● Exercise description
Below are records; reply with nothing but the number of lines in them that contain "after".

[Stored data]
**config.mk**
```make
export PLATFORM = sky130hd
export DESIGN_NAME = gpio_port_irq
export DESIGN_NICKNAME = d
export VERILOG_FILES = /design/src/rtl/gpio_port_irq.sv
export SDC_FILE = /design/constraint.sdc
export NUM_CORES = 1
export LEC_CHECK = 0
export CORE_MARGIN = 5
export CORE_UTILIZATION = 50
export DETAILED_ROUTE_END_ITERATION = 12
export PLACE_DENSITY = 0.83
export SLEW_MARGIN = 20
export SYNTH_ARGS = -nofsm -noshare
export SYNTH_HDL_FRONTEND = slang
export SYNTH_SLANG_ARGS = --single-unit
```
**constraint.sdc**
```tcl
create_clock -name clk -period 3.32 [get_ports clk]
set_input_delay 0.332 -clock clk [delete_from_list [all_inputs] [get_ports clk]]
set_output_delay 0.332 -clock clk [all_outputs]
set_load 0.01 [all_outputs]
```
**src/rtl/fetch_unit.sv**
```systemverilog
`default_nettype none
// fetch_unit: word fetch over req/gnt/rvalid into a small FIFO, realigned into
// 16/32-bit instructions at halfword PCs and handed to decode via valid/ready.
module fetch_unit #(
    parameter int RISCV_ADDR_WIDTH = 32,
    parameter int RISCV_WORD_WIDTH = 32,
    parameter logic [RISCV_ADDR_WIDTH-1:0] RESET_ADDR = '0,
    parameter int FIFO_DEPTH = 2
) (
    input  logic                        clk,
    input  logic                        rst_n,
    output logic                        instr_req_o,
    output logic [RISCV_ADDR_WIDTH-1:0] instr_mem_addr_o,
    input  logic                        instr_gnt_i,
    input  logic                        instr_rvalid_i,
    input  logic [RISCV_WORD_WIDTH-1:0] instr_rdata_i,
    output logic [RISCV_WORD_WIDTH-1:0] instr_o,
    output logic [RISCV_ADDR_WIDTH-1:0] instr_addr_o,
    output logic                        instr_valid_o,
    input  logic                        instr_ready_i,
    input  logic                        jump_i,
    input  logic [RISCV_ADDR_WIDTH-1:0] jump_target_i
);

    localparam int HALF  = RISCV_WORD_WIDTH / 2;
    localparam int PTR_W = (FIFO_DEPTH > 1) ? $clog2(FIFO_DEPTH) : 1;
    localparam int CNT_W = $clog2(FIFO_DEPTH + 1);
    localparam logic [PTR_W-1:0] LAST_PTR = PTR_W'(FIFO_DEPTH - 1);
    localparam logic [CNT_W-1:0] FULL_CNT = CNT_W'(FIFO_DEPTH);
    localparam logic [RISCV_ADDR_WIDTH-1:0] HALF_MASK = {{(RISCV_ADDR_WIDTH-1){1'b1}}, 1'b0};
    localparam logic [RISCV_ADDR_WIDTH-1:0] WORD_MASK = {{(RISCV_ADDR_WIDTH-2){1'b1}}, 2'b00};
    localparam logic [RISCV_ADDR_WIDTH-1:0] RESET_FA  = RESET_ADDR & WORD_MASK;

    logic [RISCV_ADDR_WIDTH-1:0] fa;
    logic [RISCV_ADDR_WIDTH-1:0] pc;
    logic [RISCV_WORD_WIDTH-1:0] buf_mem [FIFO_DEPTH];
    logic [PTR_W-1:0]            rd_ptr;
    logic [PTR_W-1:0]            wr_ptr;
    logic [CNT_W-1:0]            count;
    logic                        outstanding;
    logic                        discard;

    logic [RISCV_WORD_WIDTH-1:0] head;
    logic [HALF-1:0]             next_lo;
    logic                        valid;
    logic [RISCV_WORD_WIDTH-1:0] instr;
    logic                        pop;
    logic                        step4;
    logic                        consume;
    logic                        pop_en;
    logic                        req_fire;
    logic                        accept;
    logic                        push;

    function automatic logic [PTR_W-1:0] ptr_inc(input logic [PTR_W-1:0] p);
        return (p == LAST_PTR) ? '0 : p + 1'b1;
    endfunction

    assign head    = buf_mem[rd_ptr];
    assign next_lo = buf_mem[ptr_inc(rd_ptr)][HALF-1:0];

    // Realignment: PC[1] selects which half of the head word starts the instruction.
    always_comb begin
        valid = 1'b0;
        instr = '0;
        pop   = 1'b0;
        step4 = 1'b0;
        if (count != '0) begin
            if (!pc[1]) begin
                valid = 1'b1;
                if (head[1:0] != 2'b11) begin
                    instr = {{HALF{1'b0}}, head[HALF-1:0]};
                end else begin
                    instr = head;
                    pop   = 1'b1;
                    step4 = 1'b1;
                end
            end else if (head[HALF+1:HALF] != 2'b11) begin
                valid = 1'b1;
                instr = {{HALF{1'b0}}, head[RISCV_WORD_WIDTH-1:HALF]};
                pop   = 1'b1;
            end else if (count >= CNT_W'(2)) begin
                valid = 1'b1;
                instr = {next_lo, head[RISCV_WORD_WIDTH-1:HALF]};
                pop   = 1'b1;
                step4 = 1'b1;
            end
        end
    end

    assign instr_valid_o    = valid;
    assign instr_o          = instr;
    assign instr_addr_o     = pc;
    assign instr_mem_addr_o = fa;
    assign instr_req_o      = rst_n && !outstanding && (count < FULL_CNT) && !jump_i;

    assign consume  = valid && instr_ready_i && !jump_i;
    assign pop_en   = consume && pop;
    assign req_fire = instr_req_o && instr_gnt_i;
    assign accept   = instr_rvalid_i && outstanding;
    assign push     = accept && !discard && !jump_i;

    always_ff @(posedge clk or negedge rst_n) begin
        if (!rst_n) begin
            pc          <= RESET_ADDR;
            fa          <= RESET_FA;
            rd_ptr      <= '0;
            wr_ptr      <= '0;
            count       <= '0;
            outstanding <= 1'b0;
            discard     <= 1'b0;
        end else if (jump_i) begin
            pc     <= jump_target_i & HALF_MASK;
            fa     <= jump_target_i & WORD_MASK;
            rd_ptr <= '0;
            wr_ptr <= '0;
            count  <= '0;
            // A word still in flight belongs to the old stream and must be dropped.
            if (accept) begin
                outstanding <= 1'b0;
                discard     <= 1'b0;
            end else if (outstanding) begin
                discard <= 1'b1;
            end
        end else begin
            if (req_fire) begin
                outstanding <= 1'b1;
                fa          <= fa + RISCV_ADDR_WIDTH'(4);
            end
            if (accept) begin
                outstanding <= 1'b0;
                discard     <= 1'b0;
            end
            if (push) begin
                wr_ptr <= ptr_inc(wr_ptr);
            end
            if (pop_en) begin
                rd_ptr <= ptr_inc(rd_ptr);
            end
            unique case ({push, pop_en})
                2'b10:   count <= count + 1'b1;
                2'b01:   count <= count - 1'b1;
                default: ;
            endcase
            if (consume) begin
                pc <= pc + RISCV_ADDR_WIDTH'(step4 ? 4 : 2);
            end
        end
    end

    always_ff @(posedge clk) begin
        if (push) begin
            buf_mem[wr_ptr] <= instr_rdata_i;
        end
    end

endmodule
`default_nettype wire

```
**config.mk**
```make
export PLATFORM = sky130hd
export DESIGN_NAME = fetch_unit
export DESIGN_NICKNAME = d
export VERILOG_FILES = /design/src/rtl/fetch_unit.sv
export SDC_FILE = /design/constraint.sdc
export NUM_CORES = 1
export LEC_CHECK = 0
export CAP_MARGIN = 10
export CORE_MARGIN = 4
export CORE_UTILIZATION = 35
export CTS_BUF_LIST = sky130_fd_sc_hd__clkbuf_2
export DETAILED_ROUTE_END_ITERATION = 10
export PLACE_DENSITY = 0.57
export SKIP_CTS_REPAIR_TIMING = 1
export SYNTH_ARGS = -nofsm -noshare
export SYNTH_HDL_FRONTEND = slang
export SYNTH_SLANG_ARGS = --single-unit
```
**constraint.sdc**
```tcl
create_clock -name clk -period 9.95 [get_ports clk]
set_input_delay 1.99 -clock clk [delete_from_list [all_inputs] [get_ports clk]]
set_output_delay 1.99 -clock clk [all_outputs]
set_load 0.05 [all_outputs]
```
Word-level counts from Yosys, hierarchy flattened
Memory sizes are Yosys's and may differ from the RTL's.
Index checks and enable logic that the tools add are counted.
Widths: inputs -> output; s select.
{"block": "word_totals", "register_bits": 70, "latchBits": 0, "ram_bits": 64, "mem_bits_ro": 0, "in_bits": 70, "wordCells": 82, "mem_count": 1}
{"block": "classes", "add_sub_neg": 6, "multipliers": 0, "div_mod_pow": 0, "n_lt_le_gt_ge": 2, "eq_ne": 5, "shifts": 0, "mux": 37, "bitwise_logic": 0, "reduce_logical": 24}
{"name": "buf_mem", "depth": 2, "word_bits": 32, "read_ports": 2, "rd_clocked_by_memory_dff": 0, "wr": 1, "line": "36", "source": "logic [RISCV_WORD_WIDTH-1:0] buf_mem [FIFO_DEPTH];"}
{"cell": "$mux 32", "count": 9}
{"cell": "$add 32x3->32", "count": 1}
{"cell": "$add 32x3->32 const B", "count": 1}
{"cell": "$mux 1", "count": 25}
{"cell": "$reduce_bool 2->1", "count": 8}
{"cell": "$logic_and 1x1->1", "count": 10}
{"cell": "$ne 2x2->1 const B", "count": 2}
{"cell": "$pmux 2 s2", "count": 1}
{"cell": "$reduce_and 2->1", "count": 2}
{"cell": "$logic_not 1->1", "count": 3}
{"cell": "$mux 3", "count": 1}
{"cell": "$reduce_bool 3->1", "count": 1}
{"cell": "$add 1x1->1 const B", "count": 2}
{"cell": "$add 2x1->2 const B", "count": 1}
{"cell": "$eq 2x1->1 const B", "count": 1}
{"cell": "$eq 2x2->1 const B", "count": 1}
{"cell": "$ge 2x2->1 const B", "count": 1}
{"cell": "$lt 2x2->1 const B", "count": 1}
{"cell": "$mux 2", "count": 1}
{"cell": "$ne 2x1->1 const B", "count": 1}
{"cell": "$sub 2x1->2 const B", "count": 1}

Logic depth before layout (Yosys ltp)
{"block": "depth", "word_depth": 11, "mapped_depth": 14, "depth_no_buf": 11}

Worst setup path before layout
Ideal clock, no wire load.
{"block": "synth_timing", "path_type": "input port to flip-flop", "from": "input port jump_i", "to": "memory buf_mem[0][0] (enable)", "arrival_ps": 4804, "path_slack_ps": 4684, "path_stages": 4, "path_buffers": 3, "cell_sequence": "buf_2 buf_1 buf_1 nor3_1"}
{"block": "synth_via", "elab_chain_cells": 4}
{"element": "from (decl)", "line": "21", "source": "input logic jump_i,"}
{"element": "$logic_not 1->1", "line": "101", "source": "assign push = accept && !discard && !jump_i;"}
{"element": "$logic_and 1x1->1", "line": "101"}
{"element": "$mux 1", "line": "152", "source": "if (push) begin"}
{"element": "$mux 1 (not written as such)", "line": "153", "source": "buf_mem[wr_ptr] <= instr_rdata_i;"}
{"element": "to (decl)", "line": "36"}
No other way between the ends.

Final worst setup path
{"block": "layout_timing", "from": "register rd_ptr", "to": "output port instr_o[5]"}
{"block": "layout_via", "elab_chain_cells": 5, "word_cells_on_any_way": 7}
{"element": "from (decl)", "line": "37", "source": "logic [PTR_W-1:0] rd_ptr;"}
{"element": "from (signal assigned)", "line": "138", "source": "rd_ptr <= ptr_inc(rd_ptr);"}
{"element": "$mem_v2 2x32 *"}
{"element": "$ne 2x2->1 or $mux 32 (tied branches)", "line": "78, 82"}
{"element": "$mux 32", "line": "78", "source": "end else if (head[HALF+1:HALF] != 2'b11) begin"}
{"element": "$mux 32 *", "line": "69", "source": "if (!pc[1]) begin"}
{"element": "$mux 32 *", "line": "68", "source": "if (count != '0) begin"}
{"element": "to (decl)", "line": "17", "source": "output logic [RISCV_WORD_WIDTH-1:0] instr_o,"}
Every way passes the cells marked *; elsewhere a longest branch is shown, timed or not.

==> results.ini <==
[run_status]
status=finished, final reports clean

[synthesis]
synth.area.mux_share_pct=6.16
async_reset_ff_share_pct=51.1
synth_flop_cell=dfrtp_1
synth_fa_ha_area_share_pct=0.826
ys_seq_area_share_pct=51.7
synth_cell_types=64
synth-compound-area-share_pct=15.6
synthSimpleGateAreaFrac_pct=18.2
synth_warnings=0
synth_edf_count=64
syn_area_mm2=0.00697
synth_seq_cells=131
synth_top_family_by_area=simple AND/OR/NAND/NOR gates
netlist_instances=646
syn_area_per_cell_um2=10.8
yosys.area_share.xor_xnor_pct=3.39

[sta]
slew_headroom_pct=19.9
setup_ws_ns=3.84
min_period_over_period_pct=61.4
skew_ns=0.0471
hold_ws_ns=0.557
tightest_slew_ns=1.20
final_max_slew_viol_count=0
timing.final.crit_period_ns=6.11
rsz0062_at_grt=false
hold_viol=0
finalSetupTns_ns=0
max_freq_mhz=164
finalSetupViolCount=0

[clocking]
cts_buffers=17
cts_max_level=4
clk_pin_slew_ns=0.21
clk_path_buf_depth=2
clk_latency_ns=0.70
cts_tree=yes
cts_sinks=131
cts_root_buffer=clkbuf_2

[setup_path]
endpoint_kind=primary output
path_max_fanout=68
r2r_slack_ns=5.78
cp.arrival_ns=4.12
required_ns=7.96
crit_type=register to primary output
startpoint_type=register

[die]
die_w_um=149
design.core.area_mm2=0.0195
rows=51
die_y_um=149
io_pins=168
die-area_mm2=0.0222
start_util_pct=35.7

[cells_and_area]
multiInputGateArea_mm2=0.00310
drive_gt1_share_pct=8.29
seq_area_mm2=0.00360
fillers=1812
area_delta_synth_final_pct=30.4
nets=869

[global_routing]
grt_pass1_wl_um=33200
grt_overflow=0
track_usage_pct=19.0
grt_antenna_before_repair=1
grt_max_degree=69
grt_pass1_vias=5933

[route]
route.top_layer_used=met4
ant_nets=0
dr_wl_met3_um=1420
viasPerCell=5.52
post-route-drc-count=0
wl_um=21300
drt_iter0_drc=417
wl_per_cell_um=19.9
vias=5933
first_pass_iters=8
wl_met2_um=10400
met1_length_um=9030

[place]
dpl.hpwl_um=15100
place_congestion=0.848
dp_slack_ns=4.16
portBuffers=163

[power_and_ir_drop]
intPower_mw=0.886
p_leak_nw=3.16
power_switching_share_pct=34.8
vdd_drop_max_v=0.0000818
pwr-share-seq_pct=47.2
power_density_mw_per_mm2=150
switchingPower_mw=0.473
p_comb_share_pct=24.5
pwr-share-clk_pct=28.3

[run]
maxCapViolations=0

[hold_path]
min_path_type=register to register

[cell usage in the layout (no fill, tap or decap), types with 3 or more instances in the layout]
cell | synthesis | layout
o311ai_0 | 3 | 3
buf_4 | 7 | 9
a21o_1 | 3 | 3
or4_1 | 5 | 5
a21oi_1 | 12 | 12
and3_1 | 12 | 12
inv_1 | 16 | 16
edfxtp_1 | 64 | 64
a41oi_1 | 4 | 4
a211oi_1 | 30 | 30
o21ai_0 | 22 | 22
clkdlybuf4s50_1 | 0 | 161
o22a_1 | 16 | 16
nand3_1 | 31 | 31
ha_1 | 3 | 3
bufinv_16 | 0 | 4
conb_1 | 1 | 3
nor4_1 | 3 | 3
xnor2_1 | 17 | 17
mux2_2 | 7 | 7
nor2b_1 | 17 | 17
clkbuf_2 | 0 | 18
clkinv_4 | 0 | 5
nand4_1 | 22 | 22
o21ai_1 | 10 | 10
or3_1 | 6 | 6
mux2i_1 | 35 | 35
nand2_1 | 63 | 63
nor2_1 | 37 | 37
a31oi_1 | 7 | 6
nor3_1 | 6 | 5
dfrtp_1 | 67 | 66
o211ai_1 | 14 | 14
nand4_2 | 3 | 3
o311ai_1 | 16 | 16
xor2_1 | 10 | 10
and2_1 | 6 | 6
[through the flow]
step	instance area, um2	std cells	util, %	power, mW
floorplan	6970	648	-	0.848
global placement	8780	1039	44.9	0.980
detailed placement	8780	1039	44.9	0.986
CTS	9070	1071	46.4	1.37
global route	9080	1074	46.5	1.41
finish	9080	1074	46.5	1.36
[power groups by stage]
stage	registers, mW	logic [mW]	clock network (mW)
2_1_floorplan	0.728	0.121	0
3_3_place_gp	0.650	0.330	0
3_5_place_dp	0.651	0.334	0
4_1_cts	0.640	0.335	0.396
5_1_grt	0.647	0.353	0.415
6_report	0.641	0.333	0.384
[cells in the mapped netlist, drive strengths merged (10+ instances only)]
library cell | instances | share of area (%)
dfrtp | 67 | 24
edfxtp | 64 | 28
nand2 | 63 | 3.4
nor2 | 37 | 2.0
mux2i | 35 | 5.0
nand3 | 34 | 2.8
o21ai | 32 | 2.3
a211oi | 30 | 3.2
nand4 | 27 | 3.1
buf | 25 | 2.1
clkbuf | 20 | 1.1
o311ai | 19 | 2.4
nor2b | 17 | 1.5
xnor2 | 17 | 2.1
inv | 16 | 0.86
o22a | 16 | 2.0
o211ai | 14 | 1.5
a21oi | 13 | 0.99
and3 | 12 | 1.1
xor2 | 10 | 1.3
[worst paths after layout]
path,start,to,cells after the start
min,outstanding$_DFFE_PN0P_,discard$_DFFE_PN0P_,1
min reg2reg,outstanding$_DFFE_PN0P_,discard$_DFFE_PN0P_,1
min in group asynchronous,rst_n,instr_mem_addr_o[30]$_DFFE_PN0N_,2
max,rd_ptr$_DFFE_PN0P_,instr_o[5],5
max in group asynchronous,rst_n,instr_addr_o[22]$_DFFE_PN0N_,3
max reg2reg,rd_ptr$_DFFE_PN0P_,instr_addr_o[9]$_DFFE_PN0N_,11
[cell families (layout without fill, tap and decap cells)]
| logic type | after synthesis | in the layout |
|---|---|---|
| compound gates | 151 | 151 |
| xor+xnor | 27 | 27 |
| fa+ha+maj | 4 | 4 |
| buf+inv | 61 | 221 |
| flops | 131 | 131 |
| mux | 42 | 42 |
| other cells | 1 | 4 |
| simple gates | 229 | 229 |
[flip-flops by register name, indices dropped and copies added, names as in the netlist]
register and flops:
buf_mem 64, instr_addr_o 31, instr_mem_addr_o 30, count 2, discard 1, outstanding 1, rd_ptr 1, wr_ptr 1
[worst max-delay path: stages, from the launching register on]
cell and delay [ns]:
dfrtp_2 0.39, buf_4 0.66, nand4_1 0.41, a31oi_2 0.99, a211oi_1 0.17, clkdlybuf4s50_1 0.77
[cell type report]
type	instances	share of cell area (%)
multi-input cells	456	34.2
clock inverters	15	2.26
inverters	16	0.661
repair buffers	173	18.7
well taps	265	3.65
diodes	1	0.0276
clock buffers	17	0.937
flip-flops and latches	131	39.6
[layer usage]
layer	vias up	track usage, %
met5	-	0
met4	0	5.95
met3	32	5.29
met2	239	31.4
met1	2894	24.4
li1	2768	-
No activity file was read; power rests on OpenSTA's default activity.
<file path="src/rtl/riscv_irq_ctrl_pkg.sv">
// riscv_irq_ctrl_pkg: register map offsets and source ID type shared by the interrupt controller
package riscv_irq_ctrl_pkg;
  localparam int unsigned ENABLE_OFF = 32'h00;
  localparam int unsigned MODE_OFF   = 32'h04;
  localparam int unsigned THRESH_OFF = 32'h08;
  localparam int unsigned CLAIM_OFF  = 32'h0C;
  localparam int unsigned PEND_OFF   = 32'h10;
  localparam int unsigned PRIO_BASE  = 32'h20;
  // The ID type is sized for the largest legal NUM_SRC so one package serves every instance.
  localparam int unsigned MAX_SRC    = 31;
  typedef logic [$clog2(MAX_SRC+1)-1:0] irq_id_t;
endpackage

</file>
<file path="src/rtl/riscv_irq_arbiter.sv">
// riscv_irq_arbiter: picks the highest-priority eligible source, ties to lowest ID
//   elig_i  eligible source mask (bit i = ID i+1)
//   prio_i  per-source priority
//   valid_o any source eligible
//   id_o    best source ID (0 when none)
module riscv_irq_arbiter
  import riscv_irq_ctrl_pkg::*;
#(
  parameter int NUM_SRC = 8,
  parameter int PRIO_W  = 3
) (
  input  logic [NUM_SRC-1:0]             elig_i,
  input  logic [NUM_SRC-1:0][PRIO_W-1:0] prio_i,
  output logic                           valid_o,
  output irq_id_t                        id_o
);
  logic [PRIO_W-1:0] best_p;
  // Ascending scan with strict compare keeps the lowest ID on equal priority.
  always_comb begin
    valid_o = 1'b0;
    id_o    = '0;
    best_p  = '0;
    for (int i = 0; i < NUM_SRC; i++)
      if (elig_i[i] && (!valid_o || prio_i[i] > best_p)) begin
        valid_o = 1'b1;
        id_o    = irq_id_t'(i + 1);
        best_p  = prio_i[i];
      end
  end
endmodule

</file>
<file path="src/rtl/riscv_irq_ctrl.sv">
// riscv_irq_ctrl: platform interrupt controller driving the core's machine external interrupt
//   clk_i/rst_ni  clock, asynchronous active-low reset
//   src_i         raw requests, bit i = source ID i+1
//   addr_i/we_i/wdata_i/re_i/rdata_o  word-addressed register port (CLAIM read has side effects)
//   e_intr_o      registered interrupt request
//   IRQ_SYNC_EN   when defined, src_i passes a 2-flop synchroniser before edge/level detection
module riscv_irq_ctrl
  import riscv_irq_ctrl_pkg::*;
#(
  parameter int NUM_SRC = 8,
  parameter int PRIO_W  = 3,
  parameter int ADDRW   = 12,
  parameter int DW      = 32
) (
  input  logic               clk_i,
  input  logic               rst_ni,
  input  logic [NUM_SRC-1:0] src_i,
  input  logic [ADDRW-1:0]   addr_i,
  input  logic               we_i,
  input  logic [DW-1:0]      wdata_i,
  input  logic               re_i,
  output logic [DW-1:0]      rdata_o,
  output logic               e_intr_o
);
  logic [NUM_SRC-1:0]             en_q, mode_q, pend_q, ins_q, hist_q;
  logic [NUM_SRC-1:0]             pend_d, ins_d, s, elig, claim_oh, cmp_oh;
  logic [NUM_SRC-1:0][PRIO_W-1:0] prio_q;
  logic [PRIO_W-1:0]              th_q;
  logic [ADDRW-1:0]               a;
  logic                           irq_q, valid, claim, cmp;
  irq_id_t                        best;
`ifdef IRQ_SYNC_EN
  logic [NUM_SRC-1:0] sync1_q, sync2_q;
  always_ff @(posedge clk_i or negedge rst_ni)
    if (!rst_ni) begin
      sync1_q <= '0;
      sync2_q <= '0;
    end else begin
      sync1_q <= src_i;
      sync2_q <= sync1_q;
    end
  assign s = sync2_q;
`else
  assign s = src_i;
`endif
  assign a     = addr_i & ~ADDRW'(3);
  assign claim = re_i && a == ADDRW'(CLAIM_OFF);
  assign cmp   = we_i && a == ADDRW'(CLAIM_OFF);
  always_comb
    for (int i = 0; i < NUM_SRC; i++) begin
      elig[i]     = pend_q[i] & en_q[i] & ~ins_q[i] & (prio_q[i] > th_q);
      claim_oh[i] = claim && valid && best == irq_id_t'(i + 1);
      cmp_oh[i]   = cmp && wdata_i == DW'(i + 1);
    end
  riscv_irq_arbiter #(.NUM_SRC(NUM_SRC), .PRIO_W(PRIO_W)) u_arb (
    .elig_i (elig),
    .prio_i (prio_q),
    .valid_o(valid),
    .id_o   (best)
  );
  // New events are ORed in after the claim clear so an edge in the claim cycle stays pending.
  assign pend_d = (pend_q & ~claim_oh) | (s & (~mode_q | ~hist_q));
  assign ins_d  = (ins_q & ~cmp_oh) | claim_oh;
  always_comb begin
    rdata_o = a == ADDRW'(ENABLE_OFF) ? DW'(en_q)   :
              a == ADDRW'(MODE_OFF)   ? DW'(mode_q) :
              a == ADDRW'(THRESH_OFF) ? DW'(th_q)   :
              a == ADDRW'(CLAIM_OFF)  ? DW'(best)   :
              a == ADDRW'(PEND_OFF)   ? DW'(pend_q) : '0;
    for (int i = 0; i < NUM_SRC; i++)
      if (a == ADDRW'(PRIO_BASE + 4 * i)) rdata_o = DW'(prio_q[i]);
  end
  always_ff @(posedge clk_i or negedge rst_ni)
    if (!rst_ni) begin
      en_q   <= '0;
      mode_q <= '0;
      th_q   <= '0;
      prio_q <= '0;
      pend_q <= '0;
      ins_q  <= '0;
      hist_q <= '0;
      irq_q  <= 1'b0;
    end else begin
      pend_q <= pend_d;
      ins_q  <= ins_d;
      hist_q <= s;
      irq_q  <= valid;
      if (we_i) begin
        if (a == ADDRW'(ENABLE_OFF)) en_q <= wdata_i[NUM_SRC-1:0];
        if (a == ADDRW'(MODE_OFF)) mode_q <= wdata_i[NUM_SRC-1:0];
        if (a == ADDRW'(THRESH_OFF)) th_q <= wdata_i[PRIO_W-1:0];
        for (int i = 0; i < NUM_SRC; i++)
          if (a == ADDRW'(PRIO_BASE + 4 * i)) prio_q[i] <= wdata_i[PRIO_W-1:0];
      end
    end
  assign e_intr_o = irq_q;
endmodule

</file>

● Solution to the exercise
4